La parité, thème problématique et... manipulateur

    Thérèse DELPECH indique que "la définition de la parité a constamment posé problème pendant la guerre froide. Que devait-on exactement comparer d'un côté et de l'autre? Il était tentant de rechercher une parité essentiellement quantitative, mais on s'est aperçu que cette approche serait une erreur dès que les Soviétiques se sont mis à accroître fortement leur propre arsenal. Les éléments qualitatifs liés aux systèmes d'armes (notamment la survivabilité) ont dû être pris en compte ainsi que d'autres attributs extérieurs de la puissance comme les alliances et la détermination, par exemple en complément des instruments militaires.

Du côté soviétique, la taille des arsenaux semble avoir joué un rôle important mais secondaire dans la recherche constante de la "supériorité". Il en était ainsi même lorsque les forces conventionnelles de l'OTAN ont été comparées à celles du Pacte de Varsovie. (...). Aux États-Unis, le chiffrage quantitatif devint de moins en moins important au fur et à mesure de l'accroissement des arsenaux soviétiques.
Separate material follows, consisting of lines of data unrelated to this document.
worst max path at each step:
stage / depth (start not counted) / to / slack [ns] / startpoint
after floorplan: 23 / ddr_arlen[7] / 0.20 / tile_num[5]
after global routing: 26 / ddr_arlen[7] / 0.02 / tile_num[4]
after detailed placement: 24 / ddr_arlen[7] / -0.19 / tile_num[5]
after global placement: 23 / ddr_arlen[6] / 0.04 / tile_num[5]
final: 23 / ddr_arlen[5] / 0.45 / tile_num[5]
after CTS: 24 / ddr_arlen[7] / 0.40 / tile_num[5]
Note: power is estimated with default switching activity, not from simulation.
### config.mk
export PLATFORM = sky130hd
export DESIGN_NAME = tl_rom_arbiter
export DESIGN_NICKNAME = d
export VERILOG_FILES = /design/src/rtl/tl_rom_arbiter.sv
export SDC_FILE = /design/constraint.sdc
export NUM_CORES = 1
export LEC_CHECK = 0
export ABC_AREA = 1
export CORE_AREA = 8 8 176 178
export DETAILED_ROUTE_END_ITERATION = 8
export DIE_AREA = 0 0 184 186
export PLACE_DENSITY = 0.53
export SLEW_MARGIN = 20
export SYNTH_ARGS = -nofsm -noshare
export SYNTH_HDL_FRONTEND = slang
export SYNTH_SLANG_ARGS = --single-unit
### constraint.sdc
create_clock -name clk -period 1.37 [get_ports clk]
set_clock_uncertainty 0.05 [all_clocks]
set_input_delay 0.274 -clock clk [delete_from_list [all_inputs] [get_ports clk]]
set_output_delay 0.274 -clock clk [all_outputs]
set_load 0.05 [all_outputs]
### src/rtl/tl_rom_arbiter.sv
`default_nettype none
// tl_rom_arbiter: round-robin arbiter giving two TileLink-UL masters
// one-at-a-time access to a single-ported read ROM.
module tl_rom_arbiter #(
   parameter int ADDR_WIDTH = 64,
   parameter int DATA_WIDTH = 64,
   parameter int SRC_WIDTH  = 4
) (
   input  logic                    clk,
   input  logic                    rst_n,
   // requester 0
   input  logic [2:0]              i_m0_a_opcode,
   input  logic [2:0]              i_m0_a_size,
   input  logic [SRC_WIDTH-1:0]    i_m0_a_source,
   input  logic [ADDR_WIDTH-1:0]   i_m0_a_address,
   input  logic [DATA_WIDTH/8-1:0] i_m0_a_mask,
   input  logic                    i_m0_a_valid,
   output logic                    o_m0_a_ready,
   output logic [2:0]              o_m0_d_opcode,
   output logic [2:0]              o_m0_d_size,
   output logic [DATA_WIDTH-1:0]   o_m0_d_data,
   output logic                    o_m0_d_valid,
   input  logic                    i_m0_d_ready,
   // requester 1
   input  logic [2:0]              i_m1_a_opcode,
   input  logic [2:0]              i_m1_a_size,
   input  logic [SRC_WIDTH-1:0]    i_m1_a_source,
   input  logic [ADDR_WIDTH-1:0]   i_m1_a_address,
   input  logic [DATA_WIDTH/8-1:0] i_m1_a_mask,
   input  logic                    i_m1_a_valid,
   output logic                    o_m1_a_ready,
   output logic [2:0]              o_m1_d_opcode,
   output logic [2:0]              o_m1_d_size,
   output logic [DATA_WIDTH-1:0]   o_m1_d_data,
   output logic                    o_m1_d_valid,
   input  logic                    i_m1_d_ready,
   // downstream ROM
   output logic [2:0]              o_rom_a_opcode,
   output logic [2:0]              o_rom_a_size,
   output logic [SRC_WIDTH-1:0]    o_rom_a_source,
   output logic [ADDR_WIDTH-1:0]   o_rom_a_address,
   output logic [DATA_WIDTH/8-1:0] o_rom_a_mask,
   output logic                    o_rom_a_valid,
   input  logic                    i_rom_a_ready,
   input  logic [2:0]              i_rom_d_opcode,
   input  logic [2:0]              i_rom_d_size,
   input  logic [DATA_WIDTH-1:0]   i_rom_d_data,
   input  logic                    i_rom_d_valid,
   output logic                    o_rom_d_ready
);

   localparam int MASK_WIDTH = DATA_WIDTH / 8;

   typedef enum logic [1:0] {
      S_IDLE = 2'd0,
      S_ACQ  = 2'd1,
      S_RESP = 2'd2
   } state_t;

   state_t                  r_state;
   logic                    r_grant;
   logic                    r_last_grant;
   logic [2:0]              r_opcode;
   logic [2:0]              r_size;
   logic [SRC_WIDTH-1:0]    r_source;
   logic [ADDR_WIDTH-1:0]   r_address;
   logic [MASK_WIDTH-1:0]   r_mask;

   logic w_idle;
   logic w_resp;
   logic w_any;
   logic w_sel;
   logic w_accept;
   logic w_rom_d_ready;

   assign w_idle = (r_state == S_IDLE);
   assign w_resp = (r_state == S_RESP);
   assign w_any  = i_m0_a_valid | i_m1_a_valid;

   // On contention the master that was not served last wins.
   assign w_sel    = (i_m0_a_valid & i_m1_a_valid) ? ~r_last_grant : i_m1_a_valid;
   // rst_n gates acceptance so a_ready is low for the whole reset interval.
   assign w_accept = rst_n & w_idle & w_any;

   assign o_m0_a_ready = w_accept & ~w_sel;
   assign o_m1_a_ready = w_accept &  w_sel;

   assign o_rom_a_valid   = (r_state == S_ACQ);
   assign o_rom_a_opcode  = r_opcode;
   assign o_rom_a_size    = r_size;
   assign o_rom_a_source  = r_source;
   assign o_rom_a_address = r_address;
   assign o_rom_a_mask    = r_mask;

   assign w_rom_d_ready = w_resp & (r_grant ? i_m1_d_ready : i_m0_d_ready);
   assign o_rom_d_ready = w_rom_d_ready;

   assign o_m0_d_valid  = w_resp & ~r_grant & i_rom_d_valid;
   assign o_m1_d_valid  = w_resp &  r_grant & i_rom_d_valid;
   assign o_m0_d_opcode = i_rom_d_opcode;
   assign o_m0_d_size   = i_rom_d_size;
   assign o_m0_d_data   = i_rom_d_data;
   assign o_m1_d_opcode = i_rom_d_opcode;
   assign o_m1_d_size   = i_rom_d_size;
   assign o_m1_d_data   = i_rom_d_data;

   always_ff @(posedge clk or negedge rst_n) begin
      if (!rst_n) begin
         r_state      <= S_IDLE;
         r_grant      <= 1'b0;
         r_last_grant <= 1'b1;
         r_opcode     <= '0;
         r_size       <= '0;
         r_source     <= '0;
         r_address    <= '0;
         r_mask       <= '0;
      end else begin
         case (r_state)
            S_IDLE: begin
               if (w_any) begin
                  r_grant   <= w_sel;
                  r_opcode  <= w_sel ? i_m1_a_opcode  : i_m0_a_opcode;
                  r_size    <= w_sel ? i_m1_a_size    : i_m0_a_size;
                  r_source  <= w_sel ? i_m1_a_source  : i_m0_a_source;
                  r_address <= w_sel ? i_m1_a_address : i_m0_a_address;
                  r_mask    <= w_sel ? i_m1_a_mask    : i_m0_a_mask;
                  r_state   <= S_ACQ;
               end
            end
            S_ACQ: begin
               if (i_rom_a_ready) begin
                  r_state <= S_RESP;
               end
            end
            S_RESP: begin
               if (i_rom_d_valid && w_rom_d_ready) begin
                  r_last_grant <= r_grant;
                  r_state      <= S_IDLE;
               end
            end
            default: r_state <= S_IDLE;
         endcase
      end
   end

endmodule
`default_nettype wire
La capacité d'une force de représailles à survivre à une première frappe est ainsi devenue essentielle pour une dissuasion efficace.

Au cours des pourparlers sur la limitation des armes stratégiques (SALT), l'objectif des Américains était d'établir une équivalence grossière des forces en présence, définie comme ne conférant aucun avantage unilatéral à l'un ou l'autre camp. On pensait qu'un déséquilibre favorable permettrait d'exercer des pressions politiques ou de semer le doute quant à la dissuasion directe et élargie. Comme le disait le secrétaire à la défense Harold Brown, une équivalence grossière permettait de se prémunie contre "tout danger que les Soviétiques puissent être perçues comme supérieurs, même si cette perception était fausse".
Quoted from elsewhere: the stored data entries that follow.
## config.mk

```make
export PLATFORM = sky130hd
export DESIGN_NAME = keypad10_debounce
export DESIGN_NICKNAME = d
export VERILOG_FILES = /design/src/rtl/keypad10_debounce_pkg.sv /design/src/rtl/keypad10_debounce_sync_2ff.sv /design/src/rtl/keypad10_debounce.sv
export SDC_FILE = /design/constraint.sdc
export NUM_CORES = 1
export LEC_CHECK = 0
export CAP_MARGIN = 5
export CORE_UTILIZATION = 45
export CTS_BUF_LIST = sky130_fd_sc_hd__clkbuf_4
export DETAILED_ROUTE_END_ITERATION = 10
export PLACE_DENSITY = 0.73
export SLEW_MARGIN = 15
export SYNTH_ARGS = -nofsm -noshare
export SYNTH_HDL_FRONTEND = slang
export SYNTH_SLANG_ARGS = --single-unit
```

## constraint.sdc

```tcl
create_clock -name clk -period 5.7 [get_ports clk]
set_input_delay 1.14 -clock clk [delete_from_list [all_inputs] [get_ports clk]]
set_output_delay 1.14 -clock clk [all_outputs]
set_load 0.05 [all_outputs]
```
Précisons nous-même que le discours sur la parité alors déployé correspondait ni plus ni moins en une tentative de rouerie de la part des Américains : négocier sur le nombre de fusées porteuses au moment où ils envisageaient de multiplier les têtes nucléaires sur chaque fusée, permettait, sous couvert d'égalité mathématique entre les porteurs de s'assurer en fait une supériorité en puissance de feu écrasante. Les Soviétiques d'ailleurs, n'ont jamais été dupes de cette manoeuvre, et savaient bien, par exemple, que même au niveau des fusées, le mode de propulsion différent pour les deux camps (à poudre pour les Américains, à liquide combustible pour les Soviétiques) ne permettait pas une évaluation réelle des capacités nucléaires réelles, les vitesses et les aérodynamiques des missiles étant alors très différentes. 

"A partir des années 1980, la supériorité américaine avait disparu et aucun président ne souscrivit à l'idée de regagner l'avantage nucléaire. A l'autre extrémité du spectre, Robert McNamara fit remarquer que les États-Unis n'avaient pas tiré grand avantage (politique, comprenons-nous) de leur supériorité nucléaire initiale ; cela n'avait empêché ni la guerre de Corée ni les pressions soviétiques sur Berlin. Le problème était donc non seulement la définition de la parité, mais le degré d'importance à lui accorder.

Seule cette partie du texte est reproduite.